July 4. A day filled with picnics, fireworks, and politics. Many of you will spend some time enjoying the outdoors this weekend, and some of you will probably go to some kind of parade in your town, where you will see a large number of candidates riding through the streets along with people in 1700s attire of various forms, and probably quite a few military uniforms.
It truly is a great day to celebrate America in all of her greatness.
You’ll probably hear Stars and Stripes Forever and Star Spangled Banner played quite frequently. Both are truly great songs. In all honesty, Stars and Stripes Forever is my favorite “classical” song of all time.
But Stars Spangled Banner has a history behind it, which you may or may not know and may or may not hear about, so I wanted to take you back to when it was written.
The year is 1812. The United States of America are involved in a brutal war against the British on three different fronts on their own soil – again, barely 30 years after the last war. The Americans have been defeated in battle after battle after battle on their own soil. Their new capital, with its Presidential Palace, has been burned to the ground and their President has been forced to flee the city.
The Americans are crushed. Britannia is poised to once again rule the American continent.
All the British have to do is capture Baltimore, on the shores of Chesapeake Bay, and their victory is all but assured. Their Navy – by FAR the best in the world, whose dominance is little challenged in this hemisphere – is blockading the bay into Baltimore. Meanwhile, the British Army is advancing to Baltimore on foot.
There is little hope left.
On the bay where the British have their blockade is the American Fort McHenry. Its cannons are all that are keeping the British ships away. Its commander orders a massive American flag made and raises it from the ramparts. The citizens of Baltimore are told to watch that flag. If it falls, run for the hills because the British are coming.
On a British medical ship behind the blockade, a doctor from Baltimore is tending to a sick man.

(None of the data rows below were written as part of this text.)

`src/rtl/bnr_pkg.sv`:
```
// Shared types and constants for the Benes network router.
// Used by bnr_ctrl, bnr_dp and benes_network_router_unit; no dependencies.
package bnr_pkg;

	localparam int MAX_SIZE   = 256;
	localparam int IDX_W      = 8;
	localparam int WORD_BITS  = 64;
	localparam int STAGES_MAX = 8;

	localparam logic [1:0] ST_OK         = 2'd0;
	localparam logic [1:0] ST_BAD_PERM   = 2'd1;
	localparam logic [1:0] ST_TOO_MANY   = 2'd2;
	localparam logic [1:0] ST_ROUTE_FAIL = 2'd3;

	typedef enum logic [4:0] {
		CMD_NONE,
		CMD_LOAD,
		CMD_INIT_RD,
		CMD_INIT_WR,
		CMD_STAGE,
		CMD_SCAN_NEXT,
		CMD_WALK_START,
		CMD_MARK,
		CMD_SS_RD,
		CMD_SS_W1,
		CMD_SS_W2,
		CMD_LK1,
		CMD_LK2,
		CMD_LK3,
		CMD_TS_RD,
		CMD_TS_W1,
		CMD_TS_W2,
		CMD_LK4,
		CMD_LK5,
		CMD_LK6,
		CMD_STAGE_END,
		CMD_CMP_RD,
		CMD_CMP_NEXT,
		CMD_FAIL,
		CMD_OUT_ERR,
		CMD_OUT_LD,
		CMD_OUT_NEXT
	} cmd_t;

	typedef struct packed {
		logic status_nz;
		logic size_one;
		logic init_done;
		logic scan_done;
		logic scan_skip;
		logic steps_over;
		logic vis_i;
		logic sw;
		logic lk3_sw;
		logic last_stage;
		logic left_nz;
		logic cmp_done;
		logic cmp_ne;
		logic out_last;
	} dp_stat_t;

endpackage

```
`src/rtl/bnr_ctrl.sv`:
```
// Sequencer for the Benes network router: load, pad, route, check, emit.
// Depends on bnr_pkg; drives commands into bnr_dp and reads its status.
module bnr_ctrl (
	input  logic              clk,
	input  logic              arst_n,
	input  logic              in_valid,
	input  logic              last_entry,
	input  logic              out_stall,
	input  bnr_pkg::dp_stat_t stat,
	output bnr_pkg::cmd_t     cmd,
	output logic              in_stall,
	output logic              out_valid
);
	import bnr_pkg::*;

	typedef enum logic [4:0] {
		S_LOAD, S_DECIDE, S_INIT_RD, S_INIT_WR, S_STAGE, S_SCAN, S_WALK,
		S_SS_RD, S_SS_W1, S_SS_W2, S_LK1, S_LK2, S_LK3, S_TS_RD, S_TS_W1,
		S_TS_W2, S_LK4, S_LK5, S_LK6, S_FAIL, S_CMP_RD, S_CMP_EV,
		S_OUT_ERR_LD, S_OUT_LD, S_OUT
	} state_t;

	state_t state_q, state_d;
	logic   in_stall_q, out_valid_q;

	always_comb begin
		state_d = state_q;
		cmd     = CMD_NONE;
		case (state_q)
			S_LOAD: begin
				if (in_valid) begin
					cmd = CMD_LOAD;
					if (last_entry) state_d = S_DECIDE;
				end
			end
			S_DECIDE: begin
				if (stat.status_nz || stat.size_one) state_d = S_OUT_ERR_LD;
				else state_d = S_INIT_RD;
			end
			S_INIT_RD: begin
				cmd     = CMD_INIT_RD;
				state_d = S_INIT_WR;
			end
			S_INIT_WR: begin
				cmd     = CMD_INIT_WR;
				state_d = stat.init_done ? S_STAGE : S_INIT_RD;
			end
			S_STAGE: begin
				cmd     = CMD_STAGE;
				state_d = S_SCAN;
			end
			S_SCAN: begin
				if (stat.scan_done) begin
					cmd = CMD_STAGE_END;
					if (!stat.last_stage) state_d = S_STAGE;
					else if (stat.left_nz) state_d = S_FAIL;
					else state_d = S_CMP_RD;
				end else if (stat.scan_skip) begin
					cmd = CMD_SCAN_NEXT;
				end else begin
					cmd     = CMD_WALK_START;
					state_d = S_WALK;
				end
			end
			S_WALK: begin
				if (stat.steps_over) begin
					state_d = S_FAIL;
				end else if (stat.vis_i) begin
					// cycle closed; it must not close on a pending swap
					if (stat.sw) state_d = S_FAIL;
					else begin
						cmd     = CMD_SCAN_NEXT;
						state_d = S_SCAN;
					end
				end else begin
					cmd     = CMD_MARK;
					state_d = stat.sw ? S_SS_RD : S_LK1;
				end
			end
			S_SS_RD: begin cmd = CMD_SS_RD; state_d = S_SS_W1; end
			S_SS_W1: begin cmd = CMD_SS_W1; state_d = S_SS_W2; end
			S_SS_W2: begin cmd = CMD_SS_W2; state_d = S_LK1; end
			S_LK1:   begin cmd = CMD_LK1;   state_d = S_LK2; end
			S_LK2:   begin cmd = CMD_LK2;   state_d = S_LK3; end
			S_LK3: begin
				cmd     = CMD_LK3;
				state_d = stat.lk3_sw ? S_TS_RD : S_LK4;
			end
			S_TS_RD: begin cmd = CMD_TS_RD; state_d = S_TS_W1; end
			S_TS_W1: begin cmd = CMD_TS_W1; state_d = S_TS_W2; end
			S_TS_W2: begin cmd = CMD_TS_W2; state_d = S_LK4; end
			S_LK4:   begin cmd = CMD_LK4;   state_d = S_LK5; end
			S_LK5:   begin cmd = CMD_LK5;   state_d = S_LK6; end
			S_LK6:   begin cmd = CMD_LK6;   state_d = S_WALK; end
			S_FAIL: begin
				cmd     = CMD_FAIL;
				state_d = S_OUT_ERR_LD;
			end
			S_CMP_RD: begin
				cmd     = CMD_CMP_RD;
				state_d = S_CMP_EV;
			end
			S_CMP_EV: begin
				if (stat.cmp_ne) state_d = S_FAIL;
				else if (stat.cmp_done) state_d = S_OUT_LD;
				else begin
					cmd     = CMD_CMP_NEXT;
					state_d = S_CMP_RD;
				end
			end
			S_OUT_ERR_LD: begin
				cmd     = CMD_OUT_ERR;
				state_d = S_OUT;
			end
			S_OUT_LD: begin
				cmd     = CMD_OUT_LD;
				state_d = S_OUT;
			end
			S_OUT: begin
				if (!out_stall) begin
					if (stat.out_last) state_d = S_LOAD;
					else begin
						cmd     = CMD_OUT_NEXT;
						state_d = S_OUT_LD;
					end
				end
			end
			default: state_d = S_LOAD;
		endcase
	end

	always_ff @(posedge clk or negedge arst_n) begin
		if (!arst_n) begin
			state_q     <= S_LOAD;
			in_stall_q  <= 1'b0;
			out_valid_q <= 1'b0;
		end else begin
			state_q     <= state_d;
			in_stall_q  <= (state_d != S_LOAD);
			out_valid_q <= (state_d == S_OUT);
		end
	end

	assign in_stall  = in_stall_q;
	assign out_valid = out_valid_q;

endmodule

```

Around dusk, the battle begins. The British gunships begin their barrage into Fort McHenry, and Fort McHenry begins to battle back. All through the night, shells shoot back and forth, some of them bursting in midair. The doctor watches, trying to catch a glimpse of that flag over Fort McHenry – his signal of whether or not the British win the field.
The battle is intense. The British are fighting for national pride. The Americans, for survival.
Dawn rises.
That massive American flag over Fort McHenry still stands.
The man is inspired to write a poem:
Oh, say can you see by the dawn’s early light
What so proudly we hailed at the twilight’s last gleaming?
Whose broad stripes and bright stars thru the perilous fight,
O’er the ramparts we watched were so gallantly streaming?
And the rocket’s red glare, the bombs bursting in air,
Gave proof through the night that our flag was still there.
Oh, say does that star-spangled banner yet wave
O’er the land of the free and the home of the brave?On the shore, dimly seen through the mists of the deep,
Where the foe’s haughty host in dread silence reposes,
What is that which the breeze, o’er the towering steep,
As it fitfully blows, half conceals, half discloses?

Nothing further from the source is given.